La Bretagne est fertile terre de festivals. Si les musiques actuelles en sont la floraison la plus connue, la région abrite également un large maillage de festivals de musiques classiques de qualité, qui sont d’ailleurs les premiers à s’être structurés en fédération au sein de la FFMCB. Le festival de Musique Sacrée de Saint Malo en fait partie depuis l’origine et propose au cœur de l’été un mois de concerts de qualité dont ce Deutsches Requiem vibrant sous la voûte de la cathédrale malouine.
La proposition accueillie est celle du Chœur de chambre Melisme(s), institution régionale incontournable en résidence à l’Opéra de Rennes, qui accueillera d’ailleurs ce programme début octobre – avec d’autres solistes. Là, c’est la version pour deux pianos qui se donnera à entendre, tandis que dans la cité corsaire, l’organiste Guillaume Le Dréau en propose une adaptation pour orgue de chœur.
Un choix compréhensible mais pas toujours heureux car, si l’interprétation toute en finesse n’est pas en cause, par exemple dans le second numéro, en revanche certaines harmonies, certains choix de jeux parasitent régulièrement l’écoute et desservent le propos.

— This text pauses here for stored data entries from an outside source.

--- src/rtl/busio_seq_if.sv ---
// Bus-cycle sequencer interface: requester/slave inputs and the bus strobes.
// The sequencer (bus master) takes the master modport; the environment takes slave.
interface busio_seq_if;
    logic dati;
    logic dato;
    logic rmw;
    logic b;
    logic rply;
    logic sync;
    logic din;
    logic dout;
    logic wtbt;
    logic bsy;
    logic latch;
    logic complete;
    logic berror;

    modport master (
        input  dati, dato, rmw, b, rply,
        output sync, din, dout, wtbt, bsy, latch, complete, berror
    );

    modport slave (
        output dati, dato, rmw, b, rply,
        input  sync, din, dout, wtbt, bsy, latch, complete, berror
    );
endinterface

--- src/rtl/busio_seq.sv ---
// Bus-cycle sequencer: read, write and read-modify-write cycles with an
// optional setup phase and a reply timeout that ends the cycle with berror.
module busio_seq #(
    parameter int unsigned SETUP = 1,
    parameter int unsigned TMO_W = 6,
    parameter int unsigned TMO   = 63
) (
    input  logic         i_clk,
    input  logic         i_reset,
    input  logic         i_ce,
    busio_seq_if.master  io_bus
);

    typedef enum logic [3:0] {
        S_IDLE,
        S_SETUP,
        S_RD,
        S_RD_END,
        S_RMW_WAIT,
        S_WR,
        S_WR_END,
        S_DONE,
        S_ERR
    } state_t;

    localparam logic [TMO_W-1:0] TMO_LD   = TMO_W'(TMO);
    localparam logic [1:0]       SETUP_LD = (SETUP > 0) ? 2'(SETUP - 1) : 2'd0;
    localparam bit               NO_SETUP = (SETUP == 0);

    state_t             r_state, w_state_nxt;
    logic [TMO_W-1:0]   r_cnt, w_cnt_nxt;
    logic [1:0]         r_scnt, w_scnt_nxt;
    logic               r_b, w_b_nxt;
    logic               r_rmw, w_rmw_nxt;
    logic               r_wr, w_wr_nxt;
    logic               w_tmo;
    logic               w_sync;

    assign w_tmo = (r_cnt == '0);

    always_ff @(posedge i_clk) begin
        if (i_reset) begin
            r_state <= S_IDLE;
            r_cnt   <= TMO_LD;
            r_scnt  <= '0;
            r_b     <= 1'b0;
            r_rmw   <= 1'b0;
            r_wr    <= 1'b0;
        end else if (i_ce) begin
            r_state <= w_state_nxt;
            r_cnt   <= w_cnt_nxt;
            r_scnt  <= w_scnt_nxt;
            r_b     <= w_b_nxt;
            r_rmw   <= w_rmw_nxt;
            r_wr    <= w_wr_nxt;
        end
    end

    always_comb begin
        w_state_nxt = r_state;
        w_cnt_nxt   = r_cnt;
        w_scnt_nxt  = r_scnt;
        w_b_nxt     = r_b;
        w_rmw_nxt   = r_rmw;
        w_wr_nxt    = r_wr;

        case (r_state)
            S_IDLE: begin
                if (io_bus.dati || io_bus.dato) begin
                    // dati wins; a write never carries the rmw flag
                    w_b_nxt    = io_bus.b;
                    w_wr_nxt   = ~io_bus.dati;
                    w_rmw_nxt  = io_bus.dati & io_bus.rmw;
                    w_scnt_nxt = SETUP_LD;
                    if (NO_SETUP)
                        w_state_nxt = io_bus.dati ? S_RD : S_WR;
                    else
                        w_state_nxt = S_SETUP;
                end
            end
            S_SETUP: begin
                if (r_scnt == '0)
                    w_state_nxt = r_wr ? S_WR : S_RD;
                else
                    w_scnt_nxt = r_scnt - 2'd1;
            end
            S_RD, S_WR: begin
                if (io_bus.rply)
                    w_state_nxt = (r_state == S_RD) ? S_RD_END : S_WR_END;
                else if (w_tmo)
                    w_state_nxt = S_ERR;
                else
                    w_cnt_nxt = r_cnt - 1'b1;
            end
            S_RD_END, S_WR_END: begin
                if (!io_bus.rply)
                    w_state_nxt = (r_state == S_RD_END && r_rmw) ? S_RMW_WAIT : S_DONE;
                else if (w_tmo)
                    w_state_nxt = S_ERR;
                else
                    w_cnt_nxt = r_cnt - 1'b1;
            end
            S_RMW_WAIT: begin
                if (io_bus.dato)
                    w_state_nxt = S_WR;
            end
            S_DONE, S_ERR: w_state_nxt = S_IDLE;
            default:       w_state_nxt = S_IDLE;
        endcase

        // Every state change reloads the timeout, so each waiting phase starts fresh
        if (w_state_nxt != r_state)
            w_cnt_nxt = TMO_LD;
    end

    assign w_sync = (r_state != S_IDLE) && (r_state != S_DONE) && (r_state != S_ERR);

    assign io_bus.sync     = w_sync;
    assign io_bus.bsy      = w_sync;
    assign io_bus.din      = (r_state == S_RD);
    assign io_bus.dout     = (r_state == S_WR);
    assign io_bus.wtbt     = r_b & w_sync;
    assign io_bus.complete = (r_state == S_DONE) || (r_state == S_ERR);
    assign io_bus.berror   = (r_state == S_ERR);
    assign io_bus.latch    = (r_state == S_RD) && io_bus.rply && i_ce && !i_reset;

endmodule

--- src/flat_wrapper.sv ---
// flat-port wrapper written by rule: the top's interface ports become plain ports
module busio_seq_flat 
#(
    parameter int unsigned SETUP = 1,
    parameter int unsigned TMO_W = 6,
    parameter int unsigned TMO   = 63
)
  (i_clk, i_reset, i_ce, io_bus_dati, io_bus_dato, io_bus_rmw, io_bus_b, io_bus_rply, io_bus_sync, io_bus_din, io_bus_dout, io_bus_wtbt, io_bus_bsy, io_bus_latch, io_bus_complete, io_bus_berror);
  busio_seq_if io_bus_i ();
  input  logic i_clk;
  input  logic i_reset;
  input  logic i_ce;
  input wire logic [$bits(io_bus_i.dati)-1:0] io_bus_dati;
  input wire logic [$bits(io_bus_i.dato)-1:0] io_bus_dato;
  input wire logic [$bits(io_bus_i.rmw)-1:0] io_bus_rmw;
  input wire logic [$bits(io_bus_i.b)-1:0] io_bus_b;
  input wire logic [$bits(io_bus_i.rply)-1:0] io_bus_rply;
  output wire logic [$bits(io_bus_i.sync)-1:0] io_bus_sync;
  output wire logic [$bits(io_bus_i.din)-1:0] io_bus_din;
  output wire logic [$bits(io_bus_i.dout)-1:0] io_bus_dout;
  output wire logic [$bits(io_bus_i.wtbt)-1:0] io_bus_wtbt;
  output wire logic [$bits(io_bus_i.bsy)-1:0] io_bus_bsy;
  output wire logic [$bits(io_bus_i.latch)-1:0] io_bus_latch;
  output wire logic [$bits(io_bus_i.complete)-1:0] io_bus_complete;
  output wire logic [$bits(io_bus_i.berror)-1:0] io_bus_berror;
  assign io_bus_i.dati = io_bus_dati;
  assign io_bus_i.dato = io_bus_dato;
  assign io_bus_i.rmw = io_bus_rmw;
  assign io_bus_i.b = io_bus_b;
  assign io_bus_i.rply = io_bus_rply;
  assign io_bus_sync = io_bus_i.sync;
  assign io_bus_din = io_bus_i.din;
  assign io_bus_dout = io_bus_i.dout;
  assign io_bus_wtbt = io_bus_i.wtbt;
  assign io_bus_bsy = io_bus_i.bsy;
  assign io_bus_latch = io_bus_i.latch;
  assign io_bus_complete = io_bus_i.complete;
  assign io_bus_berror = io_bus_i.berror;
  busio_seq #(.SETUP(SETUP), .TMO_W(TMO_W), .TMO(TMO)) u_core (.i_clk(i_clk), .i_reset(i_reset), .i_ce(i_ce), .io_bus(io_bus_i));
endmodule
--- config.mk ---
export PLATFORM = sky130hd
export DESIGN_NAME = busio_seq_flat
export DESIGN_NICKNAME = d
export VERILOG_FILES = /design/src/rtl/busio_seq_if.sv /design/src/rtl/busio_seq.sv /design/src/flat_wrapper.sv
export SDC_FILE = /design/constraint.sdc
export NUM_CORES = 1
export LEC_CHECK = 0
export CORE_ASPECT_RATIO = 1.75
export CORE_MARGIN = 2
export CORE_UTILIZATION = 30
export DETAILED_ROUTE_END_ITERATION = 8
export HOLD_SLACK_MARGIN = 0.1
export REMOVE_ABC_BUFFERS = 1
export SYNTH_ARGS = -nofsm -noshare
export SYNTH_HDL_FRONTEND = slang
export SYNTH_SLANG_ARGS = --single-unit
--- constraint.sdc ---
create_clock -name i_clk -period 2.44 [get_ports i_clk]
set_input_delay 0.488 -clock i_clk [delete_from_list [all_inputs] [get_ports i_clk]]
set_output_delay 0.488 -clock i_clk [all_outputs]
set_load 0.01 [all_outputs]
==> flow_summary.html <==
<table>
<tr><th>Metric</th><th>Value</th></tr>
<tr><th colspan="2">Logic synthesis</th></tr>
<tr><td>Leading cell types by count after synthesis</td><td>dfxtp_1 (15), nand2_1 (15), a21oi_1 (12)</td></tr>
<tr><td>Yosys top cell by area</td><td>dfxtp_1</td></tr>
<tr><td>Area share of the largest cell type after synthesis</td><td>0.257</td></tr>
<tr><td>Number of flip-flops and latches in the synthesized netlist</td><td>15</td></tr>
<tr><td>Predominant post-synthesis flop cell</td><td>dfxtp_1</td></tr>
<tr><td>Cells after synthesis</td><td>153</td></tr>
<tr><td>Dominant cells by area after synthesis</td><td>dfxtp_1 (26%), a21oi_1 (5.1%), nand2_1 (4.8%), nor2b_1 (4.3%), a211oi_1 (3.9%)</td></tr>
<tr><td>Mean instance size in the synthesized netlist</td><td>7.63 um^2</td></tr>
<tr><td>Count of distinct cell types in the synthesized netlist</td><td>45</td></tr>
<tr><td>Sequential-to-total area share from yosys stat</td><td>0.257</td></tr>
<tr><td>Mapped cell area</td><td>1170 um^2</td></tr>
<tr><td>EDFF count, synth</td><td>0</td></tr>
<tr><td>Proportion of register bits with asynchronous set or reset after synthesis</td><td>0</td></tr>
<tr><td>Warnings from Yosys</td><td>0</td></tr>
<tr><th colspan="2">STA</th></tr>
<tr><td>Transition time at the pin with the least slew margin</td><td>between 0.5 and 0.6 ns</td></tr>
<tr><td>Final count of negative-setup-slack endpoints</td><td>0</td></tr>
<tr><td>Setup TNS</td><td>0 ns</td></tr>
<tr><td>Timing-limited maximum frequency</td><td>0.422 GHz</td></tr>
<tr><td>Fin Hold WS</td><td>0.471 ns</td></tr>
<tr><td>Post-route fraction of the period consumed by the critical path</td><td>0.972</td></tr>
<tr><td>Final Max Slew Viols</td><td>0</td></tr>
<tr><td>Worst-case headroom to the max-slew limit</td><td>0.654</td></tr>
<tr><td>Count of final hold-check violations</td><td>0</td></tr>
<tr><td>Fin Clk Skew</td><td>0.00116 ns</td></tr>
<tr><td>Shortest period the worst path allows</td><td>between 2 and 2.5 ns</td></tr>
<tr><th colspan="2">Floorplan</th></tr>
<tr><td>Overall die area</td><td>between 4000 and 5000 um^2</td></tr>
<tr><td>Vertical die dimension</td><td>roughly 87 um</td></tr>
<tr><td>CORE AREA</td><td>3790 um^2</td></tr>
<tr><td>FP Rows</td><td>30</td></tr>
<tr><td>Initial Utilization</td><td>0.308</td></tr>
<tr><td># IOs</td><td>16</td></tr>
<tr><td>Chip Width</td><td>51.2 um</td></tr>
<tr><th colspan="2">Worst setup path</th></tr>
<tr><td>Launching point of the worst reg2reg path</td><td>u_core.r_state[0]</td></tr>
<tr><td>Startpoint class of the critical path</td><td>register</td></tr>
<tr><td>Worst Path Required</td><td>about 2.0 ns</td></tr>
<tr><td>Data arrival time at the worst-slack endpoint</td><td>1.88 ns</td></tr>
<tr><td>Max stage delay on crit path</td><td>around 0.52 ns</td></tr>
<tr><td>Critical path type</td><td>register to output pin</td></tr>
<tr><td>Highest fanout seen on the critical path</td><td>14</td></tr>
<tr><td>Cell-by-cell listing of the critical path</td><td>nor3_1, and2_1, a31o_2, clkdlybuf4s50_1</td></tr>
<tr><td>Top delay family on crit path</td><td>simple AND/OR/NAND/NOR gates</td></tr>
<tr><td>Endpoint class of the critical path</td><td>output pin</td></tr>
<tr><td>Crit path buf inv count</td><td>1</td></tr>
<tr><td>Critical register-to-register path endpoint</td><td>u_core.r_cnt[5]</td></tr>
<tr><td>Worst Reg2Reg Path Length in Cells</td><td>7</td></tr>
<tr><td>Highest-delay cell along the critical path</td><td>clkdlybuf4s50_1</td></tr>
<tr><td>Flop2flop setup slack</td><td>0.33 ns</td></tr>
<tr><th colspan="2">Run</th></tr>
<tr><td>Total of max-cap violations</td><td>0</td></tr>
<tr><th colspan="2">Pwr</th></tr>
<tr><td>Highest ir drop seen on vdd</td><td>200 uV</td></tr>
<tr><td>P_leak</td><td>0.621 nW</td></tr>
<tr><td>Total power draw</td><td>0.678 mW</td></tr>
<tr><td>Power density over the cells</td><td>456 nW/um^2</td></tr>
<tr><th colspan="2">GRT</th></tr>
<tr><td>Tot GR Track Use</td><td>0.155</td></tr>
<tr><td>Wire length of the first global-routing pass</td><td>5260 um</td></tr>
<tr><td>Via count of the first global-routing pass</td><td>1199</td></tr>
<tr><td>Total overflow reported by the global router</td><td>0</td></tr>
<tr><td>Number of antenna violations at the first check in global routing</td><td>0</td></tr>
<tr><td>Maximum number of pins on one net before global-route repair</td><td>15</td></tr>
<tr><th colspan="2">Finish</th></tr>
<tr><td>Finished Layout Cells</td><td>approximately 230</td></tr>
<tr><td>Layout fillers</td><td>398</td></tr>
<tr><td>Layout cells sized above 1</td><td>0.175</td></tr>
<tr><td>Utilization after layout</td><td>0.392</td></tr>
<tr><td>Total number of nets in the final design</td><td>188</td></tr>
<tr><td>Total inserted antenna cells</td><td>0</td></tr>
<tr><td>Synthesis-to-finish area growth</td><td>27.3%</td></tr>
<tr><th colspan="2">Min path</th></tr>
<tr><td>Worst min-delay path endpoint</td><td>u_core.r_scnt[1]</td></tr>
<tr><td>Class of the tightest hold or removal check</td><td>register to register</td></tr>
<tr><td>Number of cells on the worst hold path</td><td>2</td></tr>
<tr><td>Worst min-delay path startpoint</td><td>u_core.r_scnt[1]</td></tr>
<tr><th colspan="2">Clock tree</th></tr>
<tr><td>Cts repair resizes</td><td>3</td></tr>
<tr><td>H-tree depth</td><td>1</td></tr>
<tr><td>CTS clk-pin slew, worst paths</td><td>0.06 ns</td></tr>
<tr><td>Clock latency on the worst-skew pair</td><td>0.25 ns</td></tr>
<tr><td>Maximum number of buffers from clock root to sink</td><td>2</td></tr>
<tr><td>Clock net sink count</td><td>15</td></tr>
<tr><td>CTS tree</td><td>done</td></tr>
<tr><td>Library cell used as clock root buffer</td><td>clkbuf_8</td></tr>
<tr><td>Post-cts hold buffer count</td><td>0</td></tr>
<tr><td>Total setup buffers inserted after CTS</td><td>0</td></tr>
<tr><td>Number of buffers created by CTS</td><td>3</td></tr>
<tr><th colspan="2">Run status</th></tr>
<tr><td>Status</td><td>completed</td></tr>
<tr><th colspan="2">Routing</th></tr>
<tr><td>Wire length per cell after detailed routing</td><td>13.9 um</td></tr>
<tr><td>Number of optimization iterations in the first detailed-route pass</td><td>4</td></tr>
<tr><td>Drt initial violations</td><td>21</td></tr>
<tr><td>DRC violation count after routing</td><td>0</td></tr>
<tr><td>Number of nets still failing antenna checks after routing</td><td>0</td></tr>
<tr><td>Vias</td><td>1192</td></tr>
<tr><td>Wire length after detailed routing</td><td>roughly 3100 um</td></tr>
<tr><td>Detail-routed via count per cell</td><td>5.30</td></tr>
<tr><th colspan="2">Placement</th></tr>
<tr><td>Count of input and output buffers</td><td>15</td></tr>
<tr><td>Number of placed instances, taps included</td><td>221</td></tr>
<tr><td>Final weighted congestion in routability-driven placement</td><td>0.916</td></tr>
<tr><td>Post-detailed-placement half-perimeter wirelength</td><td>~2400 um</td></tr>
</table>
## registers in the layout, indices dropped and copies added, names as in the netlist
name,count
u_core.r_b,1
u_core.r_rmw,1
u_core.r_state,4
u_core.r_wr,1
u_core.r_cnt,6
u_core.r_scnt,2
## final cells by class
class	count	area [um^2]	area share
clock buffer	4	45.0	0.0303
inverter	6	22.5	0.0152
multi-input combinational	121	787	0.529
sequential	15	304	0.205
tap	48	60.1	0.0404
timing repair buffer	31	268	0.180
## layout by cell type (no fill, tap or decap), drive strengths merged, types with 4 or more instances in the layout
cell type / instances
nand3: 5
o21ai: 10
a211oi: 7
inv: 6
nor3: 5
nand2: 15
a21oi: 13
buf: 16
nor2: 10
nor2b: 8
clkbuf: 4
dfxtp: 15
clkdlybuf4s50: 13
## logic make-up after synthesis
| family | share of synthesized area |
|---|---|
| compound gates | 0.249 |
| xor+xnor | 0.0375 |
| fa+ha+maj | 0.0214 |
| buf+inv | 0.0750 |
| flops | 0.257 |
| mux | 0.0354 |
| simple gates | 0.325 |
## tightest hold or removal path, stage by stage, from the launching register on
cell	delay [ns]
dfxtp_1	0.31
nand2_1	0.06
a21oi_1	0.05
## metal layers
layer  wire [um]  track usage  vias up
li1            -            -      597
met1        1250        0.157      570
met2        1740        0.287       17
met3          58       0.0190        8
met4          82       0.0958        0
met5           0            0        -
## metrics by stage
stage	area, um^2	worst slack, ns
finish	1490	0.0695
global route	1490	-0.0119
CTS	1480	0.0568
detailed placement	1430	-0.173
global placement	1430	-0.134
floorplan	1100	0.373
## worst max-delay path by stage
stage	slack [ns]	end	cells after the start	from
after global routing	-0.01	io_bus_complete	4	u_core.r_state[0]
after detailed placement	-0.17	u_core.r_cnt[5]	7	io_bus_rply
after floorplan	0.37	u_core.r_cnt[3]	6	u_core.r_state[2]
after CTS	0.06	io_bus_wtbt	4	u_core.r_state[0]
final	0.07	io_bus_complete	4	u_core.r_state[0]
after global placement	-0.13	io_bus_latch	4	io_bus_rply
## power by group
part | total [mW] | internal [mW] | switching [mW]
clock network | 0.208 | 0.116 | 0.0918
logic | 0.195 | 0.0937 | 0.102
registers | 0.275 | 0.257 | 0.0186
No activity file was read; power rests on OpenSTA's default activity.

Les deux solistes, pour leur part, assument fort bien leurs quelques interventions. Nicholas Crawley, en dépit de vocalises manquant de netteté apporte à sa partie son beau timbre rayonnant et bien projeté tandis qu’Elsa Benoit n’a qu’un air pour nous faire profiter de l’articulation au laser de son soprano épicé. La voix est bien conduite, le focus excellent.

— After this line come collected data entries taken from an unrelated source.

File: config.mk
export PLATFORM = sky130hd
export DESIGN_NAME = vs_sr_reg_bank
export DESIGN_NICKNAME = d
export VERILOG_FILES = /design/src/rtl/vs_seq_pkg.sv /design/src/rtl/vs_sr_cell.sv /design/src/rtl/vs_sr_reg_bank.sv
export SDC_FILE = /design/constraint.sdc
export NUM_CORES = 1
export LEC_CHECK = 0
export ABC_CLOCK_PERIOD_IN_PS = 3450
export CORE_ASPECT_RATIO = 0.75
export CORE_MARGIN = 4
export CORE_UTILIZATION = 47
export CTS_CLUSTER_DIAMETER = 80
export DETAILED_ROUTE_END_ITERATION = 8
export PLACE_DENSITY = 0.86
export SYNTH_ARGS = -nofsm -noshare
export SYNTH_HDL_FRONTEND = slang
export SYNTH_SLANG_ARGS = --single-unit
export TNS_END_PERCENT = 30
File: constraint.sdc
create_clock -name clk -period 3.45 [get_ports clk]
set_clock_uncertainty 0.2 [all_clocks]
set_input_delay 0.345 -clock clk [delete_from_list [all_inputs] [get_ports clk]]
set_output_delay 0.345 -clock clk [all_outputs]
set_load 0.05 [all_outputs]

C’est naturellement l’Ensemble qui assume l’essentiel de la partition. Il connaît bien le compositeur allemand dont il vient de presser au disque un programme Brahms le Tzigane de belle facture. Il régale l’oreille d’un magnifique travail des nuances, des lignes mélodiques, comme dans le très beau « Denn alles fleisch, es ist wie Gras ». Si la diction se perd dans la nef, les entrées sont moelleuses, les finales impeccablement précises. Intentions, émotions sont, pour leur part, bien présentes sous la direction de Gildas Pungier, tour à tour dansante ou à peine esquissée, toujours expressive et parfaitement suivie par un chœur constitué de longue date, très à l’écoute:
Recueillement dès le « Selig sind, die da Leid tragen », tendresse indicible dans « Wie lieblich sind deine Wohnungen ». « Denn wir haben hie keine bleibende Statt » pourrait se teinter de plus de désespoir au départ et demande encore quelques réglages tant l’exubérance sonore risque de brouiller le son mais apporte bien le puissant déferlement attendu dans cette page sublime. Avec « Selig sind die Toten » le travail des timbres enrobe d’une grande douceur cet ultime morceau, appellant paix et lumière dans les cœurs affligés par la perte.